===== src/rtl/switch_selected_led_pattern_sequencer_top_macros.svh =====
// ----------------------------------------------------------------------------
// Assertion macros for the LED pattern sequencer
// Shared immediate-to-next and same-cycle implication checks on clk and rst.
// ----------------------------------------------------------------------------
`ifndef SWITCH_SELECTED_LED_PATTERN_SEQUENCER_TOP_MACROS_SVH
`define SWITCH_SELECTED_LED_PATTERN_SEQUENCER_TOP_MACROS_SVH

// Same-cycle implication, disabled while reset is high.
`define SSLPS_ASSERT_SAME(label, ante, cons, msg) \
  label: assert property (@(posedge clk) disable iff (rst) (ante) |-> (cons)) \
    else $error(msg);

// Next-cycle implication, disabled while reset is high.
`define SSLPS_ASSERT_NEXT(label, ante, cons, msg) \
  label: assert property (@(posedge clk) disable iff (rst) (ante) |=> (cons)) \
    else $error(msg);

`endif


===== src/rtl/sslps_pkg.sv =====
// ----------------------------------------------------------------------------
// sslps_pkg
// Mode codes, switch decode and the pattern tables of the LED sequencer.
// ----------------------------------------------------------------------------
`timescale 1ns / 1ps
`default_nettype none

package sslps_pkg;

  typedef enum logic [2:0] {
    MODE_ALL_ON,
    MODE_COUNT,
    MODE_LEFT,
    MODE_RIGHT,
    MODE_PHASE
  } mode_t;

  localparam logic [15:0] ALL_ON = 16'hFFFF;

  localparam logic [7:0] MASK_COUNT = 8'hFE;
  localparam logic [7:0] CODE_ALL_ON = 8'h00;
  localparam logic [7:0] CODE_COUNT = 8'h02;
  localparam logic [7:0] MASK_LEFT = 8'hFA;
  localparam logic [7:0] CODE_LEFT = 8'h0A;
  localparam logic [7:0] MASK_RIGHT = 8'hE8;
  localparam logic [7:0] CODE_RIGHT = 8'h28;
  localparam logic [7:0] MASK_PHASE = 8'hA0;

  localparam logic [15:0] LEFT_TABLE [8] = '{
    16'h1234, 16'h2345, 16'h3456, 16'h4567,
    16'h5678, 16'h6781, 16'h7812, 16'h8123
  };

  localparam logic [15:0] RIGHT_TABLE [8] = '{
    16'h8765, 16'h1876, 16'h2187, 16'h3218,
    16'h4321, 16'h5432, 16'h6543, 16'h7654
  };

  localparam logic [15:0] PHASE_TABLE [4] = '{
    16'h1234, 16'hFFFF, 16'h5678, 16'hFFFF
  };

  // Priority decode of the switch bank; anything unmatched shows all on.
  function automatic mode_t decode_mode(input logic [7:0] sw);
    mode_t m;
    if ((sw & MASK_COUNT) == CODE_ALL_ON) begin
      m = MODE_ALL_ON;
    end else if ((sw & MASK_COUNT) == CODE_COUNT) begin
      m = MODE_COUNT;
    end else if ((sw & MASK_LEFT) == CODE_LEFT) begin
      m = MODE_LEFT;
    end else if ((sw & MASK_RIGHT) == CODE_RIGHT) begin
      m = MODE_RIGHT;
    end else if ((sw & MASK_PHASE) == MASK_PHASE) begin
      m = MODE_PHASE;
    end else begin
      m = MODE_ALL_ON;
    end
    return m;
  endfunction

endpackage

`default_nettype wire


===== src/rtl/switch_selected_led_pattern_sequencer_top.sv =====
// ----------------------------------------------------------------------------
// switch_selected_led_pattern_sequencer_top
// Picks an LED pattern mode from the switch bank for each accepted item.
// ----------------------------------------------------------------------------
//  Channel  Handshake            Payload
//  input    in_valid / in_stall  switches[7:0]
//  output   out_valid / out_stall led_word[15:0], long_hold
//
//  One item is accepted per clock cycle while the output is not stalled; its
//  result passes through the input register and then the result register.
//  Reset (rst, synchronous) empties both registers and loads the countdown
//  with 1:59 and every rotation and phase index with zero.
//  A stall on the output holds the result register; the input register then
//  fills, and in_stall rises only while both are occupied and the result is
//  still stalled.
// ----------------------------------------------------------------------------
`timescale 1ns / 1ps
`default_nettype none

`include "switch_selected_led_pattern_sequencer_top_macros.svh"

module switch_selected_led_pattern_sequencer_top (
  input  wire logic        clk,
  input  wire logic        rst,
  input  wire logic        in_valid,
  output logic             in_stall,
  input  wire logic [7:0]  switches,
  output logic             out_valid,
  input  wire logic        out_stall,
  output logic [15:0]      led_word,
  output logic             long_hold
);

  // Input register: holds one item until the result register can take it.
  logic       s1_valid;
  logic [7:0] s1_sw;

  // Mode state. Only the mode chosen by an item advances.
  logic       count_minutes;
  logic [2:0] count_tens;
  logic [3:0] count_units;
  logic [2:0] left_idx;
  logic [2:0] right_idx;
  logic [1:0] phase_idx;

  logic       count_minutes_next;
  logic [2:0] count_tens_next;
  logic [3:0] count_units_next;

  logic [15:0] word_next;
  logic        long_hold_next;
  logic        out_free;
  logic        adv;
  sslps_pkg::mode_t mode;

  // The result register can take a new item when empty or being emptied.
  assign out_free = !out_valid || !out_stall;
  assign adv      = s1_valid && out_free;
  assign in_stall = s1_valid && !out_free;
  assign mode     = sslps_pkg::decode_mode(s1_sw);

  // BCD countdown with borrows; from 0:00 it wraps back to 1:59.
  always_comb begin
    count_minutes_next = count_minutes;
    count_tens_next    = count_tens;
    count_units_next   = count_units - 4'd1;
    if (count_units == 4'd0) begin
      count_units_next = 4'd9;
      count_tens_next  = count_tens - 3'd1;
      if (count_tens == 3'd0) begin
        count_tens_next    = 3'd5;
        count_minutes_next = !count_minutes;
      end
    end
  end

  // The word shown is the state as it stands, before it advances.
  always_comb begin
    long_hold_next = 1'b1;
    word_next      = sslps_pkg::ALL_ON;
    unique case (mode)
      sslps_pkg::MODE_ALL_ON: word_next = sslps_pkg::ALL_ON;
      sslps_pkg::MODE_COUNT: begin
        word_next      = {7'd0, count_minutes, 1'b0, count_tens, count_units};
        long_hold_next = 1'b0;
      end
      sslps_pkg::MODE_LEFT:  word_next = sslps_pkg::LEFT_TABLE[left_idx];
      sslps_pkg::MODE_RIGHT: word_next = sslps_pkg::RIGHT_TABLE[right_idx];
      sslps_pkg::MODE_PHASE: word_next = sslps_pkg::PHASE_TABLE[phase_idx];
      default:               word_next = sslps_pkg::ALL_ON;
    endcase
  end

  always_ff @(posedge clk) begin
    if (rst) begin
      s1_valid      <= 1'b0;
      out_valid     <= 1'b0;
      count_minutes <= 1'b1;
      count_tens    <= 3'd5;
      count_units   <= 4'd9;
      left_idx      <= 3'd0;
      right_idx     <= 3'd0;
      phase_idx     <= 2'd0;
    end else begin
      if (!in_stall) begin
        s1_valid <= in_valid;
      end
      if (out_free) begin
        out_valid <= s1_valid;
      end
      if (adv) begin
        case (mode)
          sslps_pkg::MODE_COUNT: begin
            count_minutes <= count_minutes_next;
            count_tens    <= count_tens_next;
            count_units   <= count_units_next;
          end
          sslps_pkg::MODE_LEFT:  left_idx  <= left_idx + 3'd1;
          sslps_pkg::MODE_RIGHT: right_idx <= right_idx + 3'd1;
          sslps_pkg::MODE_PHASE: phase_idx <= phase_idx + 2'd1;
          default: ;
        endcase
      end
    end
  end

  // Payload registers carry no reset.
  always_ff @(posedge clk) begin
    if (!in_stall) begin
      s1_sw <= switches;
    end
    if (adv) begin
      led_word  <= word_next;
      long_hold <= long_hold_next;
    end
  end

  `SSLPS_ASSERT_SAME(a_digits_range, 1'b1, (count_tens <= 3'd5) && (count_units <= 4'd9), "countdown digit out of range")
  `SSLPS_ASSERT_NEXT(a_count_short, adv && (mode == sslps_pkg::MODE_COUNT), out_valid && !long_hold, "countdown item without short hold")
  `SSLPS_ASSERT_NEXT(a_left_hold, !(adv && (mode == sslps_pkg::MODE_LEFT)), $stable(left_idx), "left index moved without a left item")
  `SSLPS_ASSERT_SAME(a_stall_full, in_stall, s1_valid && out_valid, "input stalled with a free slot")

endmodule

`default_nettype wire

★ ★ ★ ★ ★ ★ ★

» **What to do**
From the records above, quote only the lines running from the line with "typedef enum logic" to the line with "localparam logic [7:0] MASK_LEFT = 8'hFA;", both lines included.

» **Finished task**
  typedef enum logic [2:0] {
    MODE_ALL_ON,
    MODE_COUNT,
    MODE_LEFT,
    MODE_RIGHT,
    MODE_PHASE
  } mode_t;

  localparam logic [15:0] ALL_ON = 16'hFFFF;

  localparam logic [7:0] MASK_COUNT = 8'hFE;
  localparam logic [7:0] CODE_ALL_ON = 8'h00;
  localparam logic [7:0] CODE_COUNT = 8'h02;
  localparam logic [7:0] MASK_LEFT = 8'hFA;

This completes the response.